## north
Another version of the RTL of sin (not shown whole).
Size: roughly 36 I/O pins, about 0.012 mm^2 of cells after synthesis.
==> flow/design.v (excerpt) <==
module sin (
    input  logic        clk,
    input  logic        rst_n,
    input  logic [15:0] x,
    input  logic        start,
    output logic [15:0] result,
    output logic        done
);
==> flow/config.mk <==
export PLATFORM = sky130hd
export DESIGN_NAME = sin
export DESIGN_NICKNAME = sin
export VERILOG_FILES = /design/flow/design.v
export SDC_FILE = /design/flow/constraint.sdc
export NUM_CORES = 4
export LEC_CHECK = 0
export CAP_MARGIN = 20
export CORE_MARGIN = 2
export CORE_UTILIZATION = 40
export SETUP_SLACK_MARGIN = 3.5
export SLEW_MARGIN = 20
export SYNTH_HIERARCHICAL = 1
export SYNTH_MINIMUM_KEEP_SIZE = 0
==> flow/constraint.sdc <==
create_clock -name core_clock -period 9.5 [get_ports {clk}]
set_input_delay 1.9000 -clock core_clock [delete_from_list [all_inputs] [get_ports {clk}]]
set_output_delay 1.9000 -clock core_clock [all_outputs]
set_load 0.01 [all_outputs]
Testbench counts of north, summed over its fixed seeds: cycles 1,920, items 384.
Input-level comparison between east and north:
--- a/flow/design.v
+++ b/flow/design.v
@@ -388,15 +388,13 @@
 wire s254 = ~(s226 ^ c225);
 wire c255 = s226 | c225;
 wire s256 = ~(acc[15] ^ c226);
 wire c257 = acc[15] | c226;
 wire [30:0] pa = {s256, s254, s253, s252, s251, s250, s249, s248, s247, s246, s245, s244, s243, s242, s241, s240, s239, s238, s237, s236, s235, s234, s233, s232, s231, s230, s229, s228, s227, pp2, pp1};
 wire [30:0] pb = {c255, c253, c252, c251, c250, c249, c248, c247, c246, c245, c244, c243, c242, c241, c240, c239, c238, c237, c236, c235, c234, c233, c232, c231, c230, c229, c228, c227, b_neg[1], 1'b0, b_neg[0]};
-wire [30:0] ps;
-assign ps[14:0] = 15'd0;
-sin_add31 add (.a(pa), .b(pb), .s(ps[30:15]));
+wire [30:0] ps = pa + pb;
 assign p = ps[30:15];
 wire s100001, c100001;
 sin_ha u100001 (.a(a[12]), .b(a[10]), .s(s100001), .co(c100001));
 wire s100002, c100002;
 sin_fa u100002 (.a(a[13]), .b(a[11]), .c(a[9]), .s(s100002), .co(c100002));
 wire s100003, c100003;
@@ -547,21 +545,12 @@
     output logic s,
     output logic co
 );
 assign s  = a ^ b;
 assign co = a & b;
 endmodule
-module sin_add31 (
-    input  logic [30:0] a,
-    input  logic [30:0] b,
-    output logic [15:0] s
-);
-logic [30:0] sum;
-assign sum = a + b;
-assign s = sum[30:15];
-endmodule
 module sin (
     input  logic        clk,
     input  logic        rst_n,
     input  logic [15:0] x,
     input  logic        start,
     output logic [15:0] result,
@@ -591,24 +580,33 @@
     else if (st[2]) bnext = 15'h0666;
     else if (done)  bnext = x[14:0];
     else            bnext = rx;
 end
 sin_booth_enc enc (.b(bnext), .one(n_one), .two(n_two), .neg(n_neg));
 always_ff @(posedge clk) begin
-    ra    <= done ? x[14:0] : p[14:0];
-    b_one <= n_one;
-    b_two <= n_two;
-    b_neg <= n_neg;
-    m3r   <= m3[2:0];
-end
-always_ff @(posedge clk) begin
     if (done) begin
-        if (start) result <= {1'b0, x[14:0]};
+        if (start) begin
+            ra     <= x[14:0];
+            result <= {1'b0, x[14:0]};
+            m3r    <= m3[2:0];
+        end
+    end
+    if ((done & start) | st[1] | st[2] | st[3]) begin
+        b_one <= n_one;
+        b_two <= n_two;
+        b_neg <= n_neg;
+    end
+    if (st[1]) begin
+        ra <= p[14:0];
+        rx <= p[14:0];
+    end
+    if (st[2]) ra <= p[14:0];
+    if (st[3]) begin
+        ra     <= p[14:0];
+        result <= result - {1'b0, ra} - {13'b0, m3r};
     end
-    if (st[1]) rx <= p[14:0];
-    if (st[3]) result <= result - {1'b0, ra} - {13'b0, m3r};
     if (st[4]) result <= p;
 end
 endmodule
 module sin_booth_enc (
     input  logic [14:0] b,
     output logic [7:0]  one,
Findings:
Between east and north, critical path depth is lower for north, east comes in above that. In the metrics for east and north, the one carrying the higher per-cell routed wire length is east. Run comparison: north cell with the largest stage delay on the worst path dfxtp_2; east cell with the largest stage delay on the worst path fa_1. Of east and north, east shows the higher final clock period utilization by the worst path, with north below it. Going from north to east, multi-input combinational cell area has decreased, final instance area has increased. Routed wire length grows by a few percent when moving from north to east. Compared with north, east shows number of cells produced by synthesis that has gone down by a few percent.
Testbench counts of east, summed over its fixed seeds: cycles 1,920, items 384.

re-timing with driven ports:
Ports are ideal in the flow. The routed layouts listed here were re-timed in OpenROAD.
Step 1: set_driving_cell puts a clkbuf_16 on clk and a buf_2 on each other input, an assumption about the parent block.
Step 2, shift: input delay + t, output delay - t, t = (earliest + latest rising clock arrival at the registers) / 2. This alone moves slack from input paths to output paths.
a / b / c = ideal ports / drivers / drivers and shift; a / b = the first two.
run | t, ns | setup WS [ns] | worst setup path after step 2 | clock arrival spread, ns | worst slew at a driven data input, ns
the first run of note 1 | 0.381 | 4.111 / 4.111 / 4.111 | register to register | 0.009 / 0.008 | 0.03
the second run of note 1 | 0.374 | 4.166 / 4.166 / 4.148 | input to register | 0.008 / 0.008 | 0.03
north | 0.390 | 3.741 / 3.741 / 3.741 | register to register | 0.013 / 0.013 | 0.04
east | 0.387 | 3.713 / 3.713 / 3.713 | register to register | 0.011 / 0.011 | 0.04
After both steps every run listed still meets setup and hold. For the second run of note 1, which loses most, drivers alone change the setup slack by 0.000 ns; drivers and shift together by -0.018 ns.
...
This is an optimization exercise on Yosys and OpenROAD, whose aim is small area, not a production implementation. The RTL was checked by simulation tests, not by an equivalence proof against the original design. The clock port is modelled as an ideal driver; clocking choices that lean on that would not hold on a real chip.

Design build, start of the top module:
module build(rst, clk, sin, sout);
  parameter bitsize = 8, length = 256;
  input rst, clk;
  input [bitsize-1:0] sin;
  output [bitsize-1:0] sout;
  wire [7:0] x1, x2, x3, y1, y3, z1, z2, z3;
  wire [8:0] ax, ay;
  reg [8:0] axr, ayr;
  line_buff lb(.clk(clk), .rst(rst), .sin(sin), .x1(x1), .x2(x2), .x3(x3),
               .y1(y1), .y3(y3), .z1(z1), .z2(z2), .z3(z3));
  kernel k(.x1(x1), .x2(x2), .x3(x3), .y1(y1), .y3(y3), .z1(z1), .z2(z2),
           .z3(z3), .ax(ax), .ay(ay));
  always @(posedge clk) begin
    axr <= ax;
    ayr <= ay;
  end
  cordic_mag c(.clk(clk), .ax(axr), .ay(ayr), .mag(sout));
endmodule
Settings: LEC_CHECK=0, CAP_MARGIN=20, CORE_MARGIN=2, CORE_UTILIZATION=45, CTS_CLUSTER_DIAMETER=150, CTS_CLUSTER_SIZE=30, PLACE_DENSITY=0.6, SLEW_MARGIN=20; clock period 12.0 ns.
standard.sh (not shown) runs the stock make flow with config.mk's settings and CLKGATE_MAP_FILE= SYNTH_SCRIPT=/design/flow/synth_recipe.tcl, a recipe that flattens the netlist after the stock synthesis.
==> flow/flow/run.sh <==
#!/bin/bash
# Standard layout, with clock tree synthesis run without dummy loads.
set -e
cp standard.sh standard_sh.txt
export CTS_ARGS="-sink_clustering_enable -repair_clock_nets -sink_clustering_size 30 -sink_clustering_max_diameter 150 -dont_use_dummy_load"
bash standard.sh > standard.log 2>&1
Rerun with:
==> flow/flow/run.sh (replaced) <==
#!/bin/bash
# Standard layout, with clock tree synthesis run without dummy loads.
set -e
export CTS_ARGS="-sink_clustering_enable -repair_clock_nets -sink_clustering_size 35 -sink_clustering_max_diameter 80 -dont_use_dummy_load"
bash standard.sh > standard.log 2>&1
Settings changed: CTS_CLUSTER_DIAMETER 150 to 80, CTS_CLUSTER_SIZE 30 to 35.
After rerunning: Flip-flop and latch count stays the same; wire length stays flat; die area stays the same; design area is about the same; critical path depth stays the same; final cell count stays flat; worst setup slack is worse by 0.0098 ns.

§ Problem
Copy back the listing above exactly, but only from the line with "assign p = ps[30:15];" through the line with "-assign sum = a + b;", both ends included.

§ Response for this exercise
 assign p = ps[30:15];
 wire s100001, c100001;
 sin_ha u100001 (.a(a[12]), .b(a[10]), .s(s100001), .co(c100001));
 wire s100002, c100002;
 sin_fa u100002 (.a(a[13]), .b(a[11]), .c(a[9]), .s(s100002), .co(c100002));
 wire s100003, c100003;
@@ -547,21 +545,12 @@
     output logic s,
     output logic co
 );
 assign s  = a ^ b;
 assign co = a & b;
 endmodule
-module sin_add31 (
-    input  logic [30:0] a,
-    input  logic [30:0] b,
-    output logic [15:0] s
-);
-logic [30:0] sum;
-assign sum = a + b;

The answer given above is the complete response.